I apologise - i'm struggling to follow your description here - there is almost too much detail. Are you saying that when you trigger a reboot (OS driven e.g. "sudo reboot") then during the boot process there is a second reboot (which you have not requested) before the VM is fully booted? Can you attach dumps without the debug logging interleaved with the output - its hard to see.

Yes, Robert. That's exactly what is happening. This second "unexpected/unintended" reboot is being triggered by the DXE ResetSystem2.

The thing is "[ 73.313075] reboot: Restarting system" is from the kernel - so the OS has requested the reboot. Since you're running with EFI firmware the kernel will call into EFI to make the request to reset the system.

If there is something wrong with the EFI implementation you might be able to use "reboot=a" on the kernel commandline to force the reboot to use ACPI.

Can you reproduce this outside your environment and without virtiofs?

I cannot reproduce this without virtiofs because it's an integral part of our system and it cannot be easily removed. However, I will try the reboot=a as you suggested and let you know. Thanks :)

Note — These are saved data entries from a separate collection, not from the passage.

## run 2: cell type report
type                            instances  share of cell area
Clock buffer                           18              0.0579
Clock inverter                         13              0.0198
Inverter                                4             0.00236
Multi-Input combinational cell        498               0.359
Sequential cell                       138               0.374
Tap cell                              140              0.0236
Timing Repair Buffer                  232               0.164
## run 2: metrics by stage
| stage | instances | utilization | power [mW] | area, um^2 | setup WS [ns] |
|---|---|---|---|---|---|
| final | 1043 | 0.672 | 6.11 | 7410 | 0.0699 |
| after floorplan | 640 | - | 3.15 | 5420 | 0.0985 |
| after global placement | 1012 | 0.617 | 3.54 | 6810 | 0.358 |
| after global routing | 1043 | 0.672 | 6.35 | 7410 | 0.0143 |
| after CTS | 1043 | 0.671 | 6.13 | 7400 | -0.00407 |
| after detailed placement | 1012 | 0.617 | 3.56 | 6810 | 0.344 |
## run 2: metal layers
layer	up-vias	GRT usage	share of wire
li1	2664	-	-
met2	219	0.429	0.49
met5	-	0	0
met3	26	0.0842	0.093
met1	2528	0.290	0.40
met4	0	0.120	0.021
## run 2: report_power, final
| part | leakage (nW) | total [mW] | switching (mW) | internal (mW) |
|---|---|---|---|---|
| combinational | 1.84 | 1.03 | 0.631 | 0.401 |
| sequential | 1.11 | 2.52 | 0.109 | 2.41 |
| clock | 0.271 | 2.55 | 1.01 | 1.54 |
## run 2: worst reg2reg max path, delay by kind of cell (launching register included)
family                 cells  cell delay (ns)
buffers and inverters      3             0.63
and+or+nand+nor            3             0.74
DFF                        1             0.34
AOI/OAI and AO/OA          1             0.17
## config.mk

```make
export PLATFORM = sky130hd
export DESIGN_NAME = dl_regfile_2r1w
export DESIGN_NICKNAME = d
export VERILOG_FILES = /design/src/rtl/dl_pkg.sv /design/src/rtl/dl_mux32.sv /design/src/rtl/dl_regfile_2r1w.sv
export SDC_FILE = /design/constraint.sdc
export NUM_CORES = 2
export LEC_CHECK = 0
export BUFFER_PORTS_ARGS = -buffer_cell sky130_fd_sc_hd__buf_2
export CAP_MARGIN = 20
export CELL_PAD_IN_SITES_DETAIL_PLACEMENT = 1
export CELL_PAD_IN_SITES_GLOBAL_PLACEMENT = 1
export CORE_MARGIN = 1
export CORE_UTILIZATION = 45
export DETAILED_ROUTE_END_ITERATION = 10
export PLACE_DENSITY = 0.79
export SYNTH_ARGS = -nofsm -noshare
export SYNTH_HDL_FRONTEND = slang
export SYNTH_HIERARCHICAL = 1
export SYNTH_SLANG_ARGS = --single-unit
export TNS_END_PERCENT = 30
```

## constraint.sdc

```tcl
create_clock -name clk -period 2.6 [get_ports clk]
set_clock_uncertainty 0.1 [all_clocks]
set_input_delay 0.52 -clock clk [delete_from_list [all_inputs] [get_ports clk]]
set_output_delay 0.52 -clock clk [all_outputs]
set_load 0.02 [all_outputs]
```

## src/rtl/dl_pkg.sv

```systemverilog
// Shared register-file definitions: index width, register count and index type.
package dl_pkg;

    localparam int REG_IDX_W = 5;
    localparam int NUM_REGS  = 32;

    typedef logic [REG_IDX_W-1:0] reg_idx_t;

endpackage

```

## src/rtl/dl_mux32.sv

```systemverilog
// 32:1 word selector used by each register-file read port.
module dl_mux32
    import dl_pkg::*;
#(
    parameter int W = 32
) (
    input  logic [NUM_REGS-1:0][W-1:0] i_data,
    input  reg_idx_t                   i_sel,
    output logic [W-1:0]               o_data
);

    // Every 5-bit select value maps to a real input, so the output is never X.
    assign o_data = i_data[i_sel];

endmodule

```

## src/rtl/dl_regfile_2r1w.sv

```systemverilog
// 32-entry, 2-read/1-write integer register file with a per-entry pending
// (scoreboard) bit. Entry 0 reads as zero and is never pending.
module dl_regfile_2r1w
    import dl_pkg::*;
#(
    parameter int                  NUM_BITS  = 32,
    parameter bit                  BYPASS    = 1'b1,
    parameter logic [NUM_BITS-1:0] RESET_VAL = '0
) (
    input  logic                clk,
    input  logic                rst_n,
    input  logic                wr_en,
    input  reg_idx_t            wr_addr,
    input  logic [NUM_BITS-1:0] wr_data,
    input  logic                rsv_en,
    input  reg_idx_t            rsv_addr,
    input  reg_idx_t            rd0_addr,
    output logic [NUM_BITS-1:0] rd0_data,
    output logic                rd0_pend,
    input  reg_idx_t            rd1_addr,
    output logic [NUM_BITS-1:0] rd1_data,
    output logic                rd1_pend
);

    logic [NUM_BITS-1:0] r_mem [1:NUM_REGS-1];
    logic [NUM_REGS-1:1] r_pend;

    logic [NUM_REGS-1:0][NUM_BITS-1:0] w_mem_flat;
    logic [NUM_REGS-1:0]               w_pend_flat;
    logic [NUM_BITS-1:0]               w_rd0_stored;
    logic [NUM_BITS-1:0]               w_rd1_stored;
    logic                              w_wr_live;
    logic                              w_rsv_live;
    logic                              w_byp0;
    logic                              w_byp1;

    // Writes and reservations to x0 are dropped here so storage never holds entry 0.
    assign w_wr_live  = wr_en  && (wr_addr  != '0);
    assign w_rsv_live = rsv_en && (rsv_addr != '0);

    // Storage and scoreboard update; a reserve is applied after the write so a
    // same-index write+reserve leaves the entry pending for the new producer.
    always_ff @(posedge clk or negedge rst_n) begin
        if (!rst_n) begin
            for (int i = 1; i < NUM_REGS; i++) begin
                r_mem[i] <= RESET_VAL;
            end
            r_pend <= '0;
        end else begin
            if (w_wr_live) begin
                r_mem[wr_addr]  <= wr_data;
                r_pend[wr_addr] <= 1'b0;
            end
            if (w_rsv_live) begin
                r_pend[rsv_addr] <= 1'b1;
            end
        end
    end

    // Present all 32 entries to the selectors with entry 0 tied to zero.
    always_comb begin
        w_mem_flat[0] = '0;
        for (int i = 1; i < NUM_REGS; i++) begin
            w_mem_flat[i] = r_mem[i];
        end
    end

    assign w_pend_flat = {r_pend, 1'b0};

    dl_mux32 #(.W(NUM_BITS)) u_mux_rd0 (
        .i_data (w_mem_flat),
        .i_sel  (rd0_addr),
        .o_data (w_rd0_stored)
    );

    dl_mux32 #(.W(NUM_BITS)) u_mux_rd1 (
        .i_data (w_mem_flat),
        .i_sel  (rd1_addr),
        .o_data (w_rd1_stored)
    );

    // Forward the in-flight write to a matching read port; the write clears the
    // pending bit, so a forwarded read is never pending even if a reserve is
    // issued to the same index in this cycle.
    assign w_byp0 = BYPASS && w_wr_live && (wr_addr == rd0_addr);
    assign w_byp1 = BYPASS && w_wr_live && (wr_addr == rd1_addr);

    assign rd0_data = w_byp0 ? wr_data : w_rd0_stored;
    assign rd0_pend = w_byp0 ? 1'b0    : w_pend_flat[rd0_addr];
    assign rd1_data = w_byp1 ? wr_data : w_rd1_stored;
    assign rd1_pend = w_byp1 ? 1'b0    : w_pend_flat[rd1_addr];

endmodule

```

==> results.json <==
{
  "antenna_found_initial": 10,
  "cts_htree_levels": 3,
  "clockBufferDepth": 3,
  "outcome": "finished, violations left",
  "path_clk_slew_ns": 0.07,
  "synth.area.top_cells": "dfrtp_1 44%, mux2_2 20%, mux2i_1 18%",
  "maxCapViolations": 0,
  "stdcell_area_mm2": 0.0704,
  "ys.flop_type": "dfrtp_1",
  "grt_pass1_wl_mm": 332,
  "post-synth-top-count-cell": "mux2i_1",
  "die_area_mm2": 0.130,
  "cp_max_fo": 3,
  "critPathCaptureType": "output pin",
  "postSynthCellCount": 4805,
  "io_pins": 122,
  "arrival_ns": 2.72,
  "die_x_um": 360,
  "cp.required_ns": 1.98,
  "drt_wl_total_mm": 231,
  "gp_congestion": 0.852,
  "drt-initial-drc-count": 4640,
  "ant_nets": 0,
  "reg2reg_to": "r_pend[20]",
  "slew_violations": 0,
  "post-route-min-period_ns": 3.34,
  "p_per_area_mw_per_mm2": 715,
  "yosysWarnings": 6,
  "p_int_mw": 34.4,
  "cts_tree": "done",
  "stdcell_count": 6988,
  "nets": 5288,
  "synth_top_cells_by_count": "1032 x mux2i_1, 1028 x mux2_2, 1023 x dfrtp_1",
  "path_class": "reg2out",
  "r2r_cells": 3,
  "start_kind": "register",
  "first_pass_iters": 6,
  "start_util": 0.453,
  "hold_start": "wr_data[4]",
  "max-vdd-ir-drop_mv": 0.592,
  "fillers": 12716,
  "slew_headroom": 0.434,
  "synth_edf_count": 0,
  "net-switching-power_mw": 15.9,
  "setup_tns_ns": -33.22,
  "ys_types": 48,
  "worst_pin_slew_ns": 0.847,
  "finalCritPeriodShare": 1.28,
  "clock_latency_ns": 0.76,
  "hold_viol": 0,
  "rows": 131,
  "finalPower_mw": 50.3,
  "root_buffer": "clkbuf_16",
  "pre_cts_ws_ns": -0.668,
  "p_leak_nw": 33.3,
  "viasPerCell": 6.62,
  "clockPowerShare": 0.328,
  "hold_class": "in2reg",
  "place_area_mm2": 0.0645,
  "place_hpwl_mm": 135,
  "grt_max_degree": 95,
  "swShare": 0.316,
  "post-route-drc-count": 0,
  "r2r_start": "r_pend[20]",
  "syn_area_mm2": 0.0578,
  "vias": 46247,
  "seqPwrFrac": 0.436,
  "cts_num_sinks": 1023,
  "coreArea_mm2": 0.128,
  "track_usage": 0.337,
  "combPwrFrac": 0.236,
  "fmax_mhz": 300,
  "drive_above_1_share": 0.390,
  "ys_ff_latch": 1023,
  "die_y_um": 360,
  "grt_pass1_vias": 49354,
  "whs_path_depth": 2,
  "layout_setup_ws_ns": -0.736,
  "post-synth-top-area-cell": "dfrtp_1",
  "syn2layout_area_growth_pct": 21.7,
  "fin_hold_ws_ns": 0.0462,
  "r2r_slack_ns": 1.24,
  "wire_per_inst_um": 33.1,
  "rsz0062_at_grt": "true",
  "worstHoldEndpoint": "r_mem[676]",
  "violations": "setup timing",
  "cts-buffers-inserted": 111,
  "ys_seq_area_frac": 0.443,
  "portBuffers": 121,
  "final_core_util": 0.552,
  "setup_viol": 66,
  "synth_top_area_frac": 0.443,
  "avgSynthCellArea_um2": 12.0,
  "overflow": 0,
  "synthArstFlopShare": 1.00,
  "dpl.cell_count": 6700
}
[area by class of cell]
cell class,count,area (µm²),share of cell area
clock inverter,30,328,0.00466
timing repair buffer,717,8220,0.117
antenna,6,15.0,0.000213
clock buffer,171,3370,0.0478
sequential,1023,25600,0.364
multi-input combinational,3366,30700,0.436
tap,1662,2080,0.0295
inverter,13,48.8,0.000693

rbradford commented 2 months ago

I apologise - i'm struggling to follow your description here - there is almost too much detail. Are you saying that when you trigger a reboot (OS driven e.g. "sudo reboot") then during the boot process there is a second reboot (which you have not requested) before the VM is fully booted? Can you attach dumps without the debug logging interleaved with the output - its hard to see.

Yes, Robert. That's exactly what is happening. This second "unexpected/unintended" reboot is being triggered by the DXE ResetSystem2.

The thing is "[ 73.313075] reboot: Restarting system" is from the kernel - so the OS has requested the reboot. Since you're running with EFI firmware the kernel will call into EFI to make the request to reset the system. If there is something wrong with the EFI implementation you might be able to use "reboot=a" on the kernel commandline to force the reboot to use ACPI. Can you reproduce this outside your environment and without virtiofs?

I cannot reproduce this without virtiofs because it's an integral part of our system and it cannot be easily removed. However, I will try the reboot=a as you suggested and let you know. Thanks :)

Ok, please do send the CH output without the debug interleaved (or maybe just one "-v" if that is still readable). "-vv" is just unreadable unfortunately.

rjsilvams commented 2 months ago

Hi Robert. After some investigation, I concluded that the mysterious reboot associated with the message "[ 73.313075] reboot: Restarting system" was triggered by one of our tests scripts.

In other words, the issue, as I reported, does not exist.

rjsilvams commented 2 months ago

Hi Robert. After some investigation, I concluded that the mysterious reboot associated with the message "[ 73.313075] reboot: Restarting system" was triggered by one of our tests scripts.

In other words, the issue, as I reported, does not exist.